# Required action
Search the entries for the word "only" and return every line where it is found.

Start of Block

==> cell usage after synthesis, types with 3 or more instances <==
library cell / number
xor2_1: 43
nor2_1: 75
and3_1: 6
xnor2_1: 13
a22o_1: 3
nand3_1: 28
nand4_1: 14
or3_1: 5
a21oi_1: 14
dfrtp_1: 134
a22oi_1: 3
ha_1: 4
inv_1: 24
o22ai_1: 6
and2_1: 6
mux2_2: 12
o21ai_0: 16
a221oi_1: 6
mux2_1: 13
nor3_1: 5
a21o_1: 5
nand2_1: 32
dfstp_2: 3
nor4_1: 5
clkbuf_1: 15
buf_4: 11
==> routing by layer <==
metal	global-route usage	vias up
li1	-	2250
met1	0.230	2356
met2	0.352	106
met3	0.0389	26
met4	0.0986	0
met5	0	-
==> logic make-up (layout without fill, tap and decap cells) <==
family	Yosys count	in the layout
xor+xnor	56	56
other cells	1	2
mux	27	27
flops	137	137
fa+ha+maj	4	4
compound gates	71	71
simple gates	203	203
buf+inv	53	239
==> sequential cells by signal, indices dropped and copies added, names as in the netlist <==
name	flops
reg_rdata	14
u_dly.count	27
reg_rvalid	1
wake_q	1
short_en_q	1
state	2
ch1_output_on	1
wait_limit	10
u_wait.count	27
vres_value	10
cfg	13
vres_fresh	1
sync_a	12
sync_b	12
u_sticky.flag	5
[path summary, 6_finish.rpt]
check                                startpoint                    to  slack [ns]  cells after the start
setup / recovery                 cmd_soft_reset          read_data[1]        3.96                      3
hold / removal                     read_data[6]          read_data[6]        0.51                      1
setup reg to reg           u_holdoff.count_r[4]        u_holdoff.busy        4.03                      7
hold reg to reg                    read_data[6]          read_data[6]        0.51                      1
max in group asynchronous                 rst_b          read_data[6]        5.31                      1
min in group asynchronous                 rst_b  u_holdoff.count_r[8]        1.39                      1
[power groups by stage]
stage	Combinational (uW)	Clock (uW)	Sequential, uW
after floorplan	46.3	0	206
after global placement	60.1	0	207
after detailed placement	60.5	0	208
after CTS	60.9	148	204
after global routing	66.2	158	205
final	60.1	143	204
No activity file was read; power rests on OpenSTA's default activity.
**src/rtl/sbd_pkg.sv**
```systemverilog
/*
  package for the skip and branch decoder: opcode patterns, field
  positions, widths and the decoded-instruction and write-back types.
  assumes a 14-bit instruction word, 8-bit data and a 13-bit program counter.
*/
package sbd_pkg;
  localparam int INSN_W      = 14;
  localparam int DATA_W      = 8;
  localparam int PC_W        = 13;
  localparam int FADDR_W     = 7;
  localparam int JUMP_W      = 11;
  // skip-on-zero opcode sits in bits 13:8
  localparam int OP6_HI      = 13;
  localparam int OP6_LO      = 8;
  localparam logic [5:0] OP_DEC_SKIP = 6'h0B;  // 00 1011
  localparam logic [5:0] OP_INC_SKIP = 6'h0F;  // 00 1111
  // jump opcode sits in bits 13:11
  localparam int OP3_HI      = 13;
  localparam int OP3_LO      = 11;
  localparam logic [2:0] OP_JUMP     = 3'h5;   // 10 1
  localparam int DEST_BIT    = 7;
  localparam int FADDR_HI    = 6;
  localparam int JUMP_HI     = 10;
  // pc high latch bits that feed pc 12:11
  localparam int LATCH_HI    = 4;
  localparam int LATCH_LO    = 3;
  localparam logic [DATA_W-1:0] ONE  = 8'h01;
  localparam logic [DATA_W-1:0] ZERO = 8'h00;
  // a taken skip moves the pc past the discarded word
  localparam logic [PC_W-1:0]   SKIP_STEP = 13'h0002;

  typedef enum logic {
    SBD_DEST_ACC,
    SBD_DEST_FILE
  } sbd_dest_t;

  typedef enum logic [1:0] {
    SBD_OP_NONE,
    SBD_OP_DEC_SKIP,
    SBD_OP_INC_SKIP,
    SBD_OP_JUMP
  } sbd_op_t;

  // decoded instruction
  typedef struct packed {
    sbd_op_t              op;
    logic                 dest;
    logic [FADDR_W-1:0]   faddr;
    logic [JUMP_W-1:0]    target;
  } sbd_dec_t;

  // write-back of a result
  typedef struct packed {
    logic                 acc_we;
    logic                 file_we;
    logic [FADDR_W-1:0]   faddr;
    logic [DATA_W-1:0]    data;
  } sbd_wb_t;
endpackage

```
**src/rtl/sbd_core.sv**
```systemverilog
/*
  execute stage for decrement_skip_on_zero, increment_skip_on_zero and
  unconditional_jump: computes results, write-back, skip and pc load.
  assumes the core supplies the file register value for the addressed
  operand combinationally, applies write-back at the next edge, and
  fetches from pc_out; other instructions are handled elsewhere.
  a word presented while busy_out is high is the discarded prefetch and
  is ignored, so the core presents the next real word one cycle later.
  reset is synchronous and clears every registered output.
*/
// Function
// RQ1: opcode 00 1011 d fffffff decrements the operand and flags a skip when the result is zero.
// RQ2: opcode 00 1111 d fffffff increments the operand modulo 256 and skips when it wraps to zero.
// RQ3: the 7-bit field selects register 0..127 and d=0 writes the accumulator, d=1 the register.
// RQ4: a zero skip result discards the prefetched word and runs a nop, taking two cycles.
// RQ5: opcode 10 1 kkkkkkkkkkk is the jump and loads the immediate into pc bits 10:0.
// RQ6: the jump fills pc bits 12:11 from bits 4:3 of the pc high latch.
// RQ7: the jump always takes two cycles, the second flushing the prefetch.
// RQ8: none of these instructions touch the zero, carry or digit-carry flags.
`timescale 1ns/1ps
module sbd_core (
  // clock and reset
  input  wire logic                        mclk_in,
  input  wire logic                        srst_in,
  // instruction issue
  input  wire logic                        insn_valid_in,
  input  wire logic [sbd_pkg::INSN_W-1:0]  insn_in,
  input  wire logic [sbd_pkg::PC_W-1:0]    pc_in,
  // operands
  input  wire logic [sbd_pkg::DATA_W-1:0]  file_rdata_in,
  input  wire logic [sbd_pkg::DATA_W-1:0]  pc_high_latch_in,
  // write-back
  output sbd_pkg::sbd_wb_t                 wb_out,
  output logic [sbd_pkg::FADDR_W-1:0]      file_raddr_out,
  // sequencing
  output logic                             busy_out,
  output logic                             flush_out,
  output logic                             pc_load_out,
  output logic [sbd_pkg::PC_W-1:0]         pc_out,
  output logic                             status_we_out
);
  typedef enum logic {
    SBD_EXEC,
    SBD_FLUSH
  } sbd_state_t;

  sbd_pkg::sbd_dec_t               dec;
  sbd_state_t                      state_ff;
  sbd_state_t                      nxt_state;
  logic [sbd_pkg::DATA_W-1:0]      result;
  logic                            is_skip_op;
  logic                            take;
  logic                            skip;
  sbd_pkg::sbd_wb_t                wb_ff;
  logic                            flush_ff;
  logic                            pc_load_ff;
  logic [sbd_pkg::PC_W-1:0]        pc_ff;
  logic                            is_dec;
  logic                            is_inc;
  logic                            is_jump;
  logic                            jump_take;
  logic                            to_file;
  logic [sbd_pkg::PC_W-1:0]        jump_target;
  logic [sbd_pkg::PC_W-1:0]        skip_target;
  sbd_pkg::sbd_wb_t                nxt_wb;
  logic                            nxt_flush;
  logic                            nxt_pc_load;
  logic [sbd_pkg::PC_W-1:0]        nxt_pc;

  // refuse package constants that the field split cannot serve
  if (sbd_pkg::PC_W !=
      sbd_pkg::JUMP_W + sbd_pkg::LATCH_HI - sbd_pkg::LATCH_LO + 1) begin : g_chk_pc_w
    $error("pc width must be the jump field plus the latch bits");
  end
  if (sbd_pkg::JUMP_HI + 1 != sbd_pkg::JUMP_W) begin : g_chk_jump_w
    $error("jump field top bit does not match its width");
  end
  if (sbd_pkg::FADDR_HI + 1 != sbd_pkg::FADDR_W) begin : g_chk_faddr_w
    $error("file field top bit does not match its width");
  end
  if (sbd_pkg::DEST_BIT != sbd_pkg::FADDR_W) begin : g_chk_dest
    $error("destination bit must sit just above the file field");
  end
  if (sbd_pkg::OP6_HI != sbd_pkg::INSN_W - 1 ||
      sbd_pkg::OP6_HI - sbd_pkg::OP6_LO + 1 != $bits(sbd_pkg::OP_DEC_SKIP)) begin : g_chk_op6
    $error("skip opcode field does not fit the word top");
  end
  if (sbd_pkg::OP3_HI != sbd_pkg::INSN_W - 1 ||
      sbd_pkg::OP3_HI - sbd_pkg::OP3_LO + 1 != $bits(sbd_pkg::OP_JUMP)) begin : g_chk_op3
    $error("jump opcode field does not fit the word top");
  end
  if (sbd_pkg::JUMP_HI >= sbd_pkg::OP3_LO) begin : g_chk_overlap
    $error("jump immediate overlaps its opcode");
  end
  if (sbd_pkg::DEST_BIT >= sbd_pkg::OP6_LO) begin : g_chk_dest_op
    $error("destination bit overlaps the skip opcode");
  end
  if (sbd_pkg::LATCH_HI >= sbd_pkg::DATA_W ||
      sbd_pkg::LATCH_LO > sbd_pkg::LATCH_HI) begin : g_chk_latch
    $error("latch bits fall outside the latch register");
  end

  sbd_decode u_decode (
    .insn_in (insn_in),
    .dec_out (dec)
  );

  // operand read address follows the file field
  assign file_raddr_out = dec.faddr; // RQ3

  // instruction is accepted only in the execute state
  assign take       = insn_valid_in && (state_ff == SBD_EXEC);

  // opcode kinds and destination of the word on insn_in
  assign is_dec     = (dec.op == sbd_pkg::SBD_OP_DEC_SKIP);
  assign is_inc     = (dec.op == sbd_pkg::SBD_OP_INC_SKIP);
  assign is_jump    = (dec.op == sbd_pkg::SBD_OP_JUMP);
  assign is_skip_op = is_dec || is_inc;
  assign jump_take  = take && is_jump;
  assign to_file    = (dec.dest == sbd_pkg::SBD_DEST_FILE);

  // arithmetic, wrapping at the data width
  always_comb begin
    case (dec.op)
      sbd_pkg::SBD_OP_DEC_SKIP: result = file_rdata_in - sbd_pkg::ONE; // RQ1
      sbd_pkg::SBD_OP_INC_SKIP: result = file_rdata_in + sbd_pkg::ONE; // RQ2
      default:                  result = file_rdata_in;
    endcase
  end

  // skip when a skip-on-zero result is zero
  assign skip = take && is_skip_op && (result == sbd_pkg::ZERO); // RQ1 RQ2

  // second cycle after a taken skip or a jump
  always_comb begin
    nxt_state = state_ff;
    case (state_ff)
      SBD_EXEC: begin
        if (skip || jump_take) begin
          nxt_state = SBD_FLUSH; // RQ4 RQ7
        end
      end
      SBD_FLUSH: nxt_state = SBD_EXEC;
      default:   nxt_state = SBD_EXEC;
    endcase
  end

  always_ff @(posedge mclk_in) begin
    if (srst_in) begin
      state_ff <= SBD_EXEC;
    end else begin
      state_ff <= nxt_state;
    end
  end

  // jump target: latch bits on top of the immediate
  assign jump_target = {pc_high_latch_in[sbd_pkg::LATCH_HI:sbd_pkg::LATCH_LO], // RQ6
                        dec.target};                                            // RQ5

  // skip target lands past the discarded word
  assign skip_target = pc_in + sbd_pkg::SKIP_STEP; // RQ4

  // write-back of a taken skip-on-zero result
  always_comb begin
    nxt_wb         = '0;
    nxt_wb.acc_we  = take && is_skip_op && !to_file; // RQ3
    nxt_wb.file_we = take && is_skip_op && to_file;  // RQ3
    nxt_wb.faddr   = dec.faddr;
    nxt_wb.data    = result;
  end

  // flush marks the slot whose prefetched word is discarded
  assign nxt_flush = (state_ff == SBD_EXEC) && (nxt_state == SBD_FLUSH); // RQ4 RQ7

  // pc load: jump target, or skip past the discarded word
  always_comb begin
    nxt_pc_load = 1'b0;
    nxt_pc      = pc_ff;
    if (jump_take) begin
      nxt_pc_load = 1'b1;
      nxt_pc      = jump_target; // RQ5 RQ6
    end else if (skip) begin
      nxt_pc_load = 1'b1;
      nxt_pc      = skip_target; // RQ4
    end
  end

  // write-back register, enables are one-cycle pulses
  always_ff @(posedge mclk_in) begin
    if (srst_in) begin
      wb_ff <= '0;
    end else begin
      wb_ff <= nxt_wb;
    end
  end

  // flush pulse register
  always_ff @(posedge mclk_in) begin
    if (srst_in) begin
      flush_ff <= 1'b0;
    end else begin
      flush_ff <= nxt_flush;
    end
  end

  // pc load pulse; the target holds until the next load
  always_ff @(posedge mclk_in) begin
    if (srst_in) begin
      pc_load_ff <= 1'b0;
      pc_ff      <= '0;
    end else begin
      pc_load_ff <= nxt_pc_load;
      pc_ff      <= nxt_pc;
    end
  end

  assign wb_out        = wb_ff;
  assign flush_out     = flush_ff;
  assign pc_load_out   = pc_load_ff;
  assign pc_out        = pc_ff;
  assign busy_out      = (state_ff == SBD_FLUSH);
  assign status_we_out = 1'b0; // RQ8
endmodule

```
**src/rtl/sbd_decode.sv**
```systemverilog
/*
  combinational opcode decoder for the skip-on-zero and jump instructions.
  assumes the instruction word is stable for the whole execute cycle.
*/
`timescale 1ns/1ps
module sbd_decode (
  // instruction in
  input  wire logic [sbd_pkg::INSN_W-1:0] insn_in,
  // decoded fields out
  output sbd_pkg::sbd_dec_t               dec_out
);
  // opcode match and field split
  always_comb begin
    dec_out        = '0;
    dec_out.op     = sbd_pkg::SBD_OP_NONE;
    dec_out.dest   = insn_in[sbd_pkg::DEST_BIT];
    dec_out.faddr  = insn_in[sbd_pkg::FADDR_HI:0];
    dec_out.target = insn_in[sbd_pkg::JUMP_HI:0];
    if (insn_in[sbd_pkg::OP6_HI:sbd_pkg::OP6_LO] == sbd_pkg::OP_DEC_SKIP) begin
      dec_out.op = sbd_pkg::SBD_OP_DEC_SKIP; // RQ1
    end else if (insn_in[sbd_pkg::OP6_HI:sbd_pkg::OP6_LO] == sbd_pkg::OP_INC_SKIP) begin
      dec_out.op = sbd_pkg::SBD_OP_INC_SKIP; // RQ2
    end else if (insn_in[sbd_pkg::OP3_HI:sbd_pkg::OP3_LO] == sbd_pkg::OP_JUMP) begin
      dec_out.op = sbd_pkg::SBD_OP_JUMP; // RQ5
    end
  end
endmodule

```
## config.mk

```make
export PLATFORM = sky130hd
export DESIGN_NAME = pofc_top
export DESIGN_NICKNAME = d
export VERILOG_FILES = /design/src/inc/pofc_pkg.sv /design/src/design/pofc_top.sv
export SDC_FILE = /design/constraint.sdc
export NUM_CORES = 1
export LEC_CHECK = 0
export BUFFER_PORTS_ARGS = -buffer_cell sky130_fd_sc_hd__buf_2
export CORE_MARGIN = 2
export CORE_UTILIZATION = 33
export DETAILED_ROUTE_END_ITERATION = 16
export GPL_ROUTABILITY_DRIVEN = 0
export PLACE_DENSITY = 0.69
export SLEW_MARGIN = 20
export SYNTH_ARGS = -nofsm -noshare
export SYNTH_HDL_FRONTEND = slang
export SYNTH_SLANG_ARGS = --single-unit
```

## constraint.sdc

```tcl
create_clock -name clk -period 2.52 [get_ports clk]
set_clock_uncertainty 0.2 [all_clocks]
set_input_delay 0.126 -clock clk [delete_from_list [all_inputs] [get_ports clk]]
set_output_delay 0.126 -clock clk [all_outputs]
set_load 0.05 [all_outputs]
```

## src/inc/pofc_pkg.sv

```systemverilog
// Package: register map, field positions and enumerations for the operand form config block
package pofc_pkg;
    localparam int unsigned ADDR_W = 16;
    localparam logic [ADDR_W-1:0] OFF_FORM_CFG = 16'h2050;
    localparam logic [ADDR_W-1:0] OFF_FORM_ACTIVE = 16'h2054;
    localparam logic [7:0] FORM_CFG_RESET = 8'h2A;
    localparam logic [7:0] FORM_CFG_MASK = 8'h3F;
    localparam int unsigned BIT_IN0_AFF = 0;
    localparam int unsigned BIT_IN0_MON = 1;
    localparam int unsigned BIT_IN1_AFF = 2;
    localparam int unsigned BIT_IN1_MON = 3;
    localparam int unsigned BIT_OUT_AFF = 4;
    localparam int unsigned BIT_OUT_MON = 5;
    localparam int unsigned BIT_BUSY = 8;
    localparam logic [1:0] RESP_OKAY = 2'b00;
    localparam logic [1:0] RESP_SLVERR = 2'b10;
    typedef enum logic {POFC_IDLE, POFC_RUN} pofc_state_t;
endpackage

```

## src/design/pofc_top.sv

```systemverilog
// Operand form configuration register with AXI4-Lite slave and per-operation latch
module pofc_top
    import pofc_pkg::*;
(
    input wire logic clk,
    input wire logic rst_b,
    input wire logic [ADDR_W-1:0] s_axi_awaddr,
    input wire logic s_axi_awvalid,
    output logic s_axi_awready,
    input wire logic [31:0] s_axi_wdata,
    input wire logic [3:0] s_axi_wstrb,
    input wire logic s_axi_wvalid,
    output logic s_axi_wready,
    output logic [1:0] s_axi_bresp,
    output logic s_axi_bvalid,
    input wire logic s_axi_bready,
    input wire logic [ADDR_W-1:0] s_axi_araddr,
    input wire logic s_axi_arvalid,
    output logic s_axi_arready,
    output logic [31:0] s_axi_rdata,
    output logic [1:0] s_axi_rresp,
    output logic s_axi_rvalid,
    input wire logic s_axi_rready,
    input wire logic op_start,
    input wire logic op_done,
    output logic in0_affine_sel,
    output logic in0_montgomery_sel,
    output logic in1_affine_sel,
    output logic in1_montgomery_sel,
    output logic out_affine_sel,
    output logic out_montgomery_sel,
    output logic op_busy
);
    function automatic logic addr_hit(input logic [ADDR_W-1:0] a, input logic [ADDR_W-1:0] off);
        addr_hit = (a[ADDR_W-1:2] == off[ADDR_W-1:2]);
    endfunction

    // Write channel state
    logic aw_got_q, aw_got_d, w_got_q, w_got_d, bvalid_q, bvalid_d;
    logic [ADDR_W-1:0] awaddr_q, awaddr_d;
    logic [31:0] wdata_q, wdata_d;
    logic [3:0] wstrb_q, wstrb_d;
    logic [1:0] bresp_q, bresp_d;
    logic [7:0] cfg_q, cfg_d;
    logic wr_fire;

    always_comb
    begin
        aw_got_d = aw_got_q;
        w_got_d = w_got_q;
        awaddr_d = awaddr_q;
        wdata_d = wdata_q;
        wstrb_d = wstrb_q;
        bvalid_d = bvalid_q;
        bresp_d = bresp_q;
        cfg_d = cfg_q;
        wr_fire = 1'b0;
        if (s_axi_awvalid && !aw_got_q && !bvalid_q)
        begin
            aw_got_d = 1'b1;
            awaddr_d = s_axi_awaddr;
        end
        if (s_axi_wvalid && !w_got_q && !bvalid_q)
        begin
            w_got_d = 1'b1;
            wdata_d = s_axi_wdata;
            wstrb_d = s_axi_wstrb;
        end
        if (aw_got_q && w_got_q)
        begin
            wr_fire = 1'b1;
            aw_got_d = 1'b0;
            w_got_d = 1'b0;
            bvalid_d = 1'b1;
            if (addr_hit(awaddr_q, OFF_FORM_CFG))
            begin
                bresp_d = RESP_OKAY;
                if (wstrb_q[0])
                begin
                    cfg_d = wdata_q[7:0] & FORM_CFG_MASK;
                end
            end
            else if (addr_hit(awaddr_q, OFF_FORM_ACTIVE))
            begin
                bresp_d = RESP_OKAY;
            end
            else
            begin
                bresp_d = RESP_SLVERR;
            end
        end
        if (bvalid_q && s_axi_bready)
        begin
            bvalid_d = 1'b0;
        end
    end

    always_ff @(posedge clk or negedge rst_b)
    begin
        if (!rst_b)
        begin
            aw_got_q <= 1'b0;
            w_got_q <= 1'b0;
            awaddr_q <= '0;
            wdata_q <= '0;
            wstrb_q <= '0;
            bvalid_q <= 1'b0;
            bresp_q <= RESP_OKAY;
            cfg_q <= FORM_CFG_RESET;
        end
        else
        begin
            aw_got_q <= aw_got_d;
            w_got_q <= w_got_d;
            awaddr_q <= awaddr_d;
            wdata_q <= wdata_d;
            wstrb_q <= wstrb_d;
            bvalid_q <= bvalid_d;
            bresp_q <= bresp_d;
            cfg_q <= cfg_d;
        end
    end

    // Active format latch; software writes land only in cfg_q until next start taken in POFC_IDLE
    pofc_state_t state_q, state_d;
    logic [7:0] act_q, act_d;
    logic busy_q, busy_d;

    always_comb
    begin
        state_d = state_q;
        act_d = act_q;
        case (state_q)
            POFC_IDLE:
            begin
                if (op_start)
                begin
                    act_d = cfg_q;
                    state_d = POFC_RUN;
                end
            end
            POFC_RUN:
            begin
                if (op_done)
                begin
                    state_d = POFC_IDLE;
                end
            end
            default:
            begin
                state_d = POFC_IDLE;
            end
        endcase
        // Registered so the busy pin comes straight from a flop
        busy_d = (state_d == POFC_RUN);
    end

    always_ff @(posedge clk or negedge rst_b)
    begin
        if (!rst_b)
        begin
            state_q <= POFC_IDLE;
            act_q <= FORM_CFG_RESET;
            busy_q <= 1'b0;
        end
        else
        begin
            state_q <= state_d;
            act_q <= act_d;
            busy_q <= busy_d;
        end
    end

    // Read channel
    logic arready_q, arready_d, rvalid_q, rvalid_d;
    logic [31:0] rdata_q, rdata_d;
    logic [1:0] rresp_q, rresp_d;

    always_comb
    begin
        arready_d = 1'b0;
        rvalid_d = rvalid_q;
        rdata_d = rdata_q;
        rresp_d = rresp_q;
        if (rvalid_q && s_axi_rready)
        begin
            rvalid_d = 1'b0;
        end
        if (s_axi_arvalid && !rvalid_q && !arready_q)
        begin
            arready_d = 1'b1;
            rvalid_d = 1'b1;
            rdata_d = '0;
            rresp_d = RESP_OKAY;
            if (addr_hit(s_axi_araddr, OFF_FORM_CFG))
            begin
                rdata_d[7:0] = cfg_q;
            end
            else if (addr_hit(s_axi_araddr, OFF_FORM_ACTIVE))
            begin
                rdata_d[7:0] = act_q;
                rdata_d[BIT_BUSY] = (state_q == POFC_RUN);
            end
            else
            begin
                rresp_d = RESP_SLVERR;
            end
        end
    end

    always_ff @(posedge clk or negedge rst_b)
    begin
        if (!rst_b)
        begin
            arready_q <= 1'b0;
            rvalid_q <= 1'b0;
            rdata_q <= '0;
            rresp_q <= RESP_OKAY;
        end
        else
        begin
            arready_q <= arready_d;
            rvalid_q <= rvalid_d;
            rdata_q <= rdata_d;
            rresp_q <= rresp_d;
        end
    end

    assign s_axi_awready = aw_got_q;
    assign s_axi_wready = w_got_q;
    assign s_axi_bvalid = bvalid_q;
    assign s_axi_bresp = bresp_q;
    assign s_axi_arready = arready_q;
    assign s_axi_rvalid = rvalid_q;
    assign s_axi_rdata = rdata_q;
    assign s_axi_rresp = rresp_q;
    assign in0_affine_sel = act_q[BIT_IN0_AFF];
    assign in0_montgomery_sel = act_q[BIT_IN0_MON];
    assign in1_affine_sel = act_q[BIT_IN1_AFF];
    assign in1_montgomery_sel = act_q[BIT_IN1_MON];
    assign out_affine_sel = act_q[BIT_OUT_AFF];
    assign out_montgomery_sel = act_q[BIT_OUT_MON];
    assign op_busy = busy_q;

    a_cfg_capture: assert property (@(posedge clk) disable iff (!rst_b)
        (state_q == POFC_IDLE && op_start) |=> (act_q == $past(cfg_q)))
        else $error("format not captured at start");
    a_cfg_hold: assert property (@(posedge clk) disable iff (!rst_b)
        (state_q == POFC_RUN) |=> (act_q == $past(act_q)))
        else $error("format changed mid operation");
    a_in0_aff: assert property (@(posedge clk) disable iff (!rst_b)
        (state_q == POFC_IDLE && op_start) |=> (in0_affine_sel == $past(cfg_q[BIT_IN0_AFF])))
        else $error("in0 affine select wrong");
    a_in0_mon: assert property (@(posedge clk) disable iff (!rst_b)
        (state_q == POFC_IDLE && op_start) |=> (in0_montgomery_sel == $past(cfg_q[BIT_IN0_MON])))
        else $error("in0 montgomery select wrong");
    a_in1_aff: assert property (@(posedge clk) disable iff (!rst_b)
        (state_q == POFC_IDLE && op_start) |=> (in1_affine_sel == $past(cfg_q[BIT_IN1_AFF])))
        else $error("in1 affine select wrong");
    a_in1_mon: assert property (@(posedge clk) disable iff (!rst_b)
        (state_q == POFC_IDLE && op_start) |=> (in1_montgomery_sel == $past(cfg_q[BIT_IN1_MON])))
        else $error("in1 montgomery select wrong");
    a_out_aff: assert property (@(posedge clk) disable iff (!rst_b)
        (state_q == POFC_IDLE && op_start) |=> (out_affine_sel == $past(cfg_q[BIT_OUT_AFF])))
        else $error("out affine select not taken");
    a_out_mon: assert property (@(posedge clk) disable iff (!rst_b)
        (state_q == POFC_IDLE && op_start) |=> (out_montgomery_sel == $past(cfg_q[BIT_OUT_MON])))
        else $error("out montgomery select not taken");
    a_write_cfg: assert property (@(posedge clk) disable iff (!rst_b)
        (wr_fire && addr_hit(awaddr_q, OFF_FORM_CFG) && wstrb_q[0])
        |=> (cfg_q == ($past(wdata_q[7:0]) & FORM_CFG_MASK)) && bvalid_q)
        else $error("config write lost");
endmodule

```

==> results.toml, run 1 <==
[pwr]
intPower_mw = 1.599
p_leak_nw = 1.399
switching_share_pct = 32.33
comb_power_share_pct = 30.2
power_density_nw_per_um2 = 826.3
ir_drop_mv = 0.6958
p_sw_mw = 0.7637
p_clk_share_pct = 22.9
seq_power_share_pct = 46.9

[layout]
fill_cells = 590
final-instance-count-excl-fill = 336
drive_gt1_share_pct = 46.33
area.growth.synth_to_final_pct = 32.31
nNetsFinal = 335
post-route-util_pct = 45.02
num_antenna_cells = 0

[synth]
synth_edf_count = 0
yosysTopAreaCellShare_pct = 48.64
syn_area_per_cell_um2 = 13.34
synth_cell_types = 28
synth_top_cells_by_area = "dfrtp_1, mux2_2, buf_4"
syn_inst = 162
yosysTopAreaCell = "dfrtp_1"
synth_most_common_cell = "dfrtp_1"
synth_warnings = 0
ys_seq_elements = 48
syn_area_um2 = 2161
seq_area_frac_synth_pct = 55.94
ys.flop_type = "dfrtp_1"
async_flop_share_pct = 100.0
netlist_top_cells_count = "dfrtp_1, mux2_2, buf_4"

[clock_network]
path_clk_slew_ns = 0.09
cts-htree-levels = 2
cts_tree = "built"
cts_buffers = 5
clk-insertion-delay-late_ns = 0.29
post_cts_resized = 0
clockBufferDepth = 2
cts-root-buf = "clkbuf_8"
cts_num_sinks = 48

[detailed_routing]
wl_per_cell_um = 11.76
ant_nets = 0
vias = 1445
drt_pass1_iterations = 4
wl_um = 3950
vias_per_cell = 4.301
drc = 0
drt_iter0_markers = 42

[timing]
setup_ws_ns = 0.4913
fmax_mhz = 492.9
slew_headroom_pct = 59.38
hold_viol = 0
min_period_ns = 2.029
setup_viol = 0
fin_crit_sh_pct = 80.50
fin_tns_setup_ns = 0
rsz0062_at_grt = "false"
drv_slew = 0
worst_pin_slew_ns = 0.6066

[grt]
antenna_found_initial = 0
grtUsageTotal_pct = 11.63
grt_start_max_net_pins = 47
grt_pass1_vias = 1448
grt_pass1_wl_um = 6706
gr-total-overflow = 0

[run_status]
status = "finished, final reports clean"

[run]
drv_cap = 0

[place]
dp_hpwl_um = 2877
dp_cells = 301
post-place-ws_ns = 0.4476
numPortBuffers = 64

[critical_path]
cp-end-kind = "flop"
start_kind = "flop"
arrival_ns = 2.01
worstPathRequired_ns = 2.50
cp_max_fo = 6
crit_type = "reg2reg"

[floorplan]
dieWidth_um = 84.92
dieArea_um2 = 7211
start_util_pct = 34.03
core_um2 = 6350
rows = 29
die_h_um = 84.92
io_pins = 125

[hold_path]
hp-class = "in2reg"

End of Block

# Solution for this problem
  // instruction is accepted only in the execute state
    // Active format latch; software writes land only in cfg_q until next start taken in POFC_IDLE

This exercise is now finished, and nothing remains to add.